Within the records, which lines hold the string "margin"? Report each one by copying it.

++++ Material for this task ++++

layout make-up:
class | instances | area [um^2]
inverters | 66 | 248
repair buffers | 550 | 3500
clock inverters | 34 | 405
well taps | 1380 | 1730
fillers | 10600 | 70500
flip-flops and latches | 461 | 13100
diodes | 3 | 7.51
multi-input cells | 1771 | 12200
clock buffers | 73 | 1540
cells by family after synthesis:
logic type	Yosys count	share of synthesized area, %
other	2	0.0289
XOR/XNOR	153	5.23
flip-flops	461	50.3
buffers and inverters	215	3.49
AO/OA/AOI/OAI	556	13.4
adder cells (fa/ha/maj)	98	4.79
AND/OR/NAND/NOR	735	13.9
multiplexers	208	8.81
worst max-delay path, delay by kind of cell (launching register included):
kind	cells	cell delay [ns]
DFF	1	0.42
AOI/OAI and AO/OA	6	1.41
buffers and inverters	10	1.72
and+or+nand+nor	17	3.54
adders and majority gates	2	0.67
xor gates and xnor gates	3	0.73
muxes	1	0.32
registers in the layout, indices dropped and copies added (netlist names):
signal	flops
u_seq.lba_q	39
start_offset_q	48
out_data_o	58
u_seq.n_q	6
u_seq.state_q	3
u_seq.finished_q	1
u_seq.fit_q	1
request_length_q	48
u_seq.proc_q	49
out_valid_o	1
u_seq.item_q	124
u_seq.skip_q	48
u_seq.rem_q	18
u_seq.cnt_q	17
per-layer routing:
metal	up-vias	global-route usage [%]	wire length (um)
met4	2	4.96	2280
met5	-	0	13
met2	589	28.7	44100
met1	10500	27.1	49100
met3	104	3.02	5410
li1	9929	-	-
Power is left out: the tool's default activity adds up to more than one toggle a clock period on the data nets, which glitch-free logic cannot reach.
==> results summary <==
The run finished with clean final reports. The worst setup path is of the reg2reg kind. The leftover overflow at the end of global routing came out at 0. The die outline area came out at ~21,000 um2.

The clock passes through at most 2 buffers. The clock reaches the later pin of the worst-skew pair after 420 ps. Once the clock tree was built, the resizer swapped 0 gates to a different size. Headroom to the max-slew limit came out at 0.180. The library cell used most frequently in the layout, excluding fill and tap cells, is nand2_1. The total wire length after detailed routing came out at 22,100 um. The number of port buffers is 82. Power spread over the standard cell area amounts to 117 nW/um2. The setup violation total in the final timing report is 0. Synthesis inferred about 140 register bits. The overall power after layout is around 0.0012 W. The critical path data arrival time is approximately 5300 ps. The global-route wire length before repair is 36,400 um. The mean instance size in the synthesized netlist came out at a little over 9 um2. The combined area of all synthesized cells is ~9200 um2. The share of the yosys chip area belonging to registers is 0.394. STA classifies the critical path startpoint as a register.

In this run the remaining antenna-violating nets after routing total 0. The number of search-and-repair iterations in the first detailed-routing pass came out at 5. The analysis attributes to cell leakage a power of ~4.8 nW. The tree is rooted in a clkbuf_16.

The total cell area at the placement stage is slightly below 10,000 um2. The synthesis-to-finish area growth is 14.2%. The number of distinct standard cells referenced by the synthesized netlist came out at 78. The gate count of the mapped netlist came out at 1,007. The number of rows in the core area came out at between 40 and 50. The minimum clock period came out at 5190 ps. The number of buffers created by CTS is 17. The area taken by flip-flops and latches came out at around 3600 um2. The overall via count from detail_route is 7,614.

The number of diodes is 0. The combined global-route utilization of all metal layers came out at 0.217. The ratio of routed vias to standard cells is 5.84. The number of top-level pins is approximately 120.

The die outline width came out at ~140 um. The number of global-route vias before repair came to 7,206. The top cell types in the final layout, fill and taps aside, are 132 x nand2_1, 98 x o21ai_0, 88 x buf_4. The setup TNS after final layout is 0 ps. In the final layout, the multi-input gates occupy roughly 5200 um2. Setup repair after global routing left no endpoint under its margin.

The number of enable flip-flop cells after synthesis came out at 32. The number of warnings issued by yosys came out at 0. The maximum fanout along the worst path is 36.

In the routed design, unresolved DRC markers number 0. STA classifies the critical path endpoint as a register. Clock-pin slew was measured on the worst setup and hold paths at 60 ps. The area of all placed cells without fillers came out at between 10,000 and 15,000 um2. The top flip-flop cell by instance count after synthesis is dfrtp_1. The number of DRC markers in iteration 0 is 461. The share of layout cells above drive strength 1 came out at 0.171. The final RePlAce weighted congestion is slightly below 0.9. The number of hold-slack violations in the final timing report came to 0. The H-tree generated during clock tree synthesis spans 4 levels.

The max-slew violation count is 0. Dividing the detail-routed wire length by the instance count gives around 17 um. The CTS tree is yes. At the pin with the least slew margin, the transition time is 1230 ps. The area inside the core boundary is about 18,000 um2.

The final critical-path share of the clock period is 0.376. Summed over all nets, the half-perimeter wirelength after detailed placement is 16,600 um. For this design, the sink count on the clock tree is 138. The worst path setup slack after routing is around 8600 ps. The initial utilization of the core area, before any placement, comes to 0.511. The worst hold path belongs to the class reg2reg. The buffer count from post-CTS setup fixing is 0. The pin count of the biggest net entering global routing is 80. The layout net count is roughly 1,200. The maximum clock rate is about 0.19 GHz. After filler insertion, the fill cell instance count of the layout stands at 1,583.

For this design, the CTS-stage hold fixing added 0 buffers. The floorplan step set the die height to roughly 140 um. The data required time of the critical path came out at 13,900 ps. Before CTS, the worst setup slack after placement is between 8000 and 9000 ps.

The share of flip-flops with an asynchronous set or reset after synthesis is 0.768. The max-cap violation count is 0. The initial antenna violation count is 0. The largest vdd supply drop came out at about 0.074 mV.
--- src/sv/drbtq_pkg.sv ---
package drbtq_pkg;

    localparam int CMD_W     = 2;
    localparam int CORE_W    = 6;
    localparam int OFFSET_W  = 14;
    localparam int TAG_W     = 5;
    localparam int ROW_W     = 10;
    localparam int PHASE_W   = 3;
    localparam int DELAY_W   = 8;
    localparam int ROW_CNT_W = DELAY_W + 1;

    // Address map: partition per core, fixed row length
    localparam int PARTITION_WORDS = 16384;
    localparam int ROW_WORDS       = 1024;
    localparam int ADDR_W          = 22;

    localparam logic [CMD_W-1:0] CMD_APPEND = 2'd1;
    localparam logic [CMD_W-1:0] CMD_INSERT = 2'd2;

    localparam logic [PHASE_W-1:0] PH_IDLE       = 3'd0;
    localparam logic [PHASE_W-1:0] PH_WRITE_BACK = 3'd1;
    localparam logic [PHASE_W-1:0] PH_ROW_LOAD   = 3'd2;
    localparam logic [PHASE_W-1:0] PH_COLUMN     = 3'd3;
    localparam logic [PHASE_W-1:0] PH_DONE       = 3'd4;

    localparam logic CFG_ROW_DELAY    = 1'b0;
    localparam logic CFG_COLUMN_DELAY = 1'b1;

    localparam logic [DELAY_W-1:0] ROW_DELAY_RESET    = 8'd10;
    localparam logic [DELAY_W-1:0] COLUMN_DELAY_RESET = 8'd2;

    typedef struct packed {
        logic [CORE_W-1:0]   core;
        logic [OFFSET_W-1:0] offset;
        logic                is_store;
        logic [TAG_W-1:0]    tag;
    } req_t;

    // Controller to datapath, all qualified by take
    typedef struct packed {
        logic               take;
        logic               push;
        logic               push_front;
        logic               pop;
        logic               open_new;
        logic               save_prev;
        logic               drop;
        logic [PHASE_W-1:0] phase;
    } dp_cmd_t;

    typedef struct packed {
        logic empty;
        logic full;
        logic row_hit;
    } dp_stat_t;

    function automatic logic [ADDR_W-1:0] req_addr(req_t r);
        return ADDR_W'(r.core) * ADDR_W'(PARTITION_WORDS) + ADDR_W'(r.offset);
    endfunction

    function automatic logic [ROW_W-1:0] req_row(req_t r);
        logic [ADDR_W-1:0] a;
        a = req_addr(r);
        return ROW_W'(a / ROW_WORDS);
    endfunction

    function automatic logic [ROW_W-1:0] req_col(req_t r);
        logic [ADDR_W-1:0] a;
        a = req_addr(r);
        return ROW_W'(a % ROW_WORDS);
    endfunction

endpackage

--- src/sv/dram_row_buffer_timing_queue.sv ---
// Latency: the result of a tick is shown in the cycle after its transfer in.
// Throughput: one tick per cycle; in_stall rises only while a shown result is
// held by out_stall.
// Reset clears the queue count, the wait counters and the row buffer state,
// and loads row_delay 10 and column_delay 2; queue entries are not cleared.
module dram_row_buffer_timing_queue #(
    parameter int QUEUE_DEPTH = 16
) (
    input  logic                           clk,
    input  logic                           rst_n,
    input  logic                           in_valid,
    output logic                           in_stall,
    input  logic [drbtq_pkg::CMD_W-1:0]    cmd,
    input  logic [drbtq_pkg::CORE_W-1:0]   req_core,
    input  logic [drbtq_pkg::OFFSET_W-1:0] req_offset,
    input  logic                           req_is_store,
    input  logic [drbtq_pkg::TAG_W-1:0]    req_tag,
    output logic                           out_valid,
    input  logic                           out_stall,
    output logic [drbtq_pkg::PHASE_W-1:0]  phase,
    output logic [drbtq_pkg::ROW_W-1:0]    shown_row,
    output logic [drbtq_pkg::ROW_W-1:0]    shown_column,
    output logic [drbtq_pkg::CORE_W-1:0]   done_core,
    output logic [drbtq_pkg::OFFSET_W-1:0] done_offset,
    output logic                           done_is_store,
    output logic [drbtq_pkg::TAG_W-1:0]    done_tag,
    output logic                           dropped,
    output logic                           queue_busy,
    input  logic                           cfg_write,
    input  logic                           cfg_index,
    input  logic [drbtq_pkg::DELAY_W-1:0]  cfg_data
);
    import drbtq_pkg::*;

    dp_cmd_t  ctl;
    dp_stat_t stat;
    req_t     new_req;

    assign new_req.core     = req_core;
    assign new_req.offset   = req_offset;
    assign new_req.is_store = req_is_store;
    assign new_req.tag      = req_tag;

    drbtq_ctrl u_ctrl (
        .clk       (clk),
        .rst_n     (rst_n),
        .in_valid  (in_valid),
        .in_stall  (in_stall),
        .cmd       (cmd),
        .out_valid (out_valid),
        .out_stall (out_stall),
        .cfg_write (cfg_write),
        .cfg_index (cfg_index),
        .cfg_data  (cfg_data),
        .stat      (stat),
        .ctl       (ctl)
    );

    drbtq_dp #(
        .QUEUE_DEPTH (QUEUE_DEPTH)
    ) u_dp (
        .clk           (clk),
        .rst_n         (rst_n),
        .ctl           (ctl),
        .stat          (stat),
        .new_req       (new_req),
        .phase         (phase),
        .shown_row     (shown_row),
        .shown_column  (shown_column),
        .done_core     (done_core),
        .done_offset   (done_offset),
        .done_is_store (done_is_store),
        .done_tag      (done_tag),
        .dropped       (dropped),
        .queue_busy    (queue_busy)
    );

endmodule

--- src/sv/drbtq_dp.sv ---
module drbtq_dp #(
    parameter int QUEUE_DEPTH = 16
) (
    input  logic                          clk,
    input  logic                          rst_n,
    input  drbtq_pkg::dp_cmd_t            ctl,
    output drbtq_pkg::dp_stat_t           stat,
    input  drbtq_pkg::req_t               new_req,
    output logic [drbtq_pkg::PHASE_W-1:0] phase,
    output logic [drbtq_pkg::ROW_W-1:0]   shown_row,
    output logic [drbtq_pkg::ROW_W-1:0]   shown_column,
    output logic [drbtq_pkg::CORE_W-1:0]  done_core,
    output logic [drbtq_pkg::OFFSET_W-1:0] done_offset,
    output logic                          done_is_store,
    output logic [drbtq_pkg::TAG_W-1:0]   done_tag,
    output logic                          dropped,
    output logic                          queue_busy
);
    import drbtq_pkg::*;

    localparam int CNT_W = $clog2(QUEUE_DEPTH + 1);

    req_t             q_reg  [QUEUE_DEPTH];
    req_t             q_add  [QUEUE_DEPTH];
    req_t             q_next [QUEUE_DEPTH];
    logic [CNT_W-1:0] count_reg, count_next;
    logic [ROW_W-1:0] open_row_reg, open_row_next;
    logic [ROW_W-1:0] prev_row_reg, prev_row_next;
    req_t             head;
    logic [ROW_W-1:0] head_row, head_col;

    logic [PHASE_W-1:0] phase_reg;
    logic [ROW_W-1:0]   shown_row_reg, shown_column_reg;
    req_t               done_reg;
    logic               dropped_reg, busy_reg;

    // Head as seen after this tick's enqueue
    assign head     = (count_reg == '0) ? new_req : q_reg[0];
    assign head_row = req_row(head);
    assign head_col = req_col(head);

    assign stat.empty   = (count_reg == '0);
    assign stat.full    = (count_reg == CNT_W'(QUEUE_DEPTH));
    assign stat.row_hit = (head_row == open_row_reg);

    always_comb
    begin
        for (int i = 0; i < QUEUE_DEPTH; i++)
        begin
            q_add[i] = q_reg[i];
            if (ctl.push)
            begin
                if (ctl.push_front)
                begin
                    // open a gap behind the head
                    if (i == 1)
                        q_add[i] = new_req;
                    else if (i > 1 && CNT_W'(i) <= count_reg)
                        q_add[i] = q_reg[(i > 0) ? i - 1 : 0];
                end
                else if (CNT_W'(i) == count_reg)
                begin
                    q_add[i] = new_req;
                end
            end
        end
        for (int i = 0; i < QUEUE_DEPTH; i++)
        begin
            q_next[i] = ctl.pop ? q_add[(i < QUEUE_DEPTH - 1) ? i + 1 : i] : q_add[i];
        end
    end

    assign count_next    = count_reg + CNT_W'(ctl.push) - CNT_W'(ctl.pop);
    assign open_row_next = ctl.open_new ? head_row : open_row_reg;
    assign prev_row_next = ctl.save_prev ? open_row_reg : prev_row_reg;

    always_ff @(posedge clk)
    begin
        if (ctl.take)
        begin
            for (int i = 0; i < QUEUE_DEPTH; i++)
                q_reg[i] <= q_next[i];
        end
    end

    always_ff @(posedge clk or negedge rst_n)
    begin
        if (!rst_n)
        begin
            count_reg    <= '0;
            open_row_reg <= '0;
            prev_row_reg <= '0;
        end
        else if (ctl.take)
        begin
            count_reg    <= count_next;
            open_row_reg <= open_row_next;
            prev_row_reg <= prev_row_next;
        end
    end

    always_ff @(posedge clk)
    begin
        if (ctl.take)
        begin
            phase_reg        <= ctl.phase;
            dropped_reg      <= ctl.drop;
            busy_reg         <= (count_next != '0);
            shown_row_reg    <= '0;
            shown_column_reg <= '0;
            done_reg         <= '0;
            case (ctl.phase)
                PH_WRITE_BACK: shown_row_reg <= prev_row_next;
                PH_ROW_LOAD:   shown_row_reg <= open_row_next;
                PH_COLUMN:     shown_column_reg <= head_col;
                PH_DONE:
                begin
                    shown_column_reg <= head_col;
                    done_reg         <= head;
                end
                default: ;
            endcase
        end
    end

    assign phase         = phase_reg;
    assign shown_row     = shown_row_reg;
    assign shown_column  = shown_column_reg;
    assign done_core     = done_reg.core;
    assign done_offset   = done_reg.offset;
    assign done_is_store = done_reg.is_store;
    assign done_tag      = done_reg.tag;
    assign dropped       = dropped_reg;
    assign queue_busy    = busy_reg;

endmodule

++++

* Task result:
The die outline width came out at ~140 um. The number of global-route vias before repair came to 7,206. The top cell types in the final layout, fill and taps aside, are 132 x nand2_1, 98 x o21ai_0, 88 x buf_4. The setup TNS after final layout is 0 ps. In the final layout, the multi-input gates occupy roughly 5200 um2. Setup repair after global routing left no endpoint under its margin.
The max-slew violation count is 0. Dividing the detail-routed wire length by the instance count gives around 17 um. The CTS tree is yes. At the pin with the least slew margin, the transition time is 1230 ps. The area inside the core boundary is about 18,000 um2.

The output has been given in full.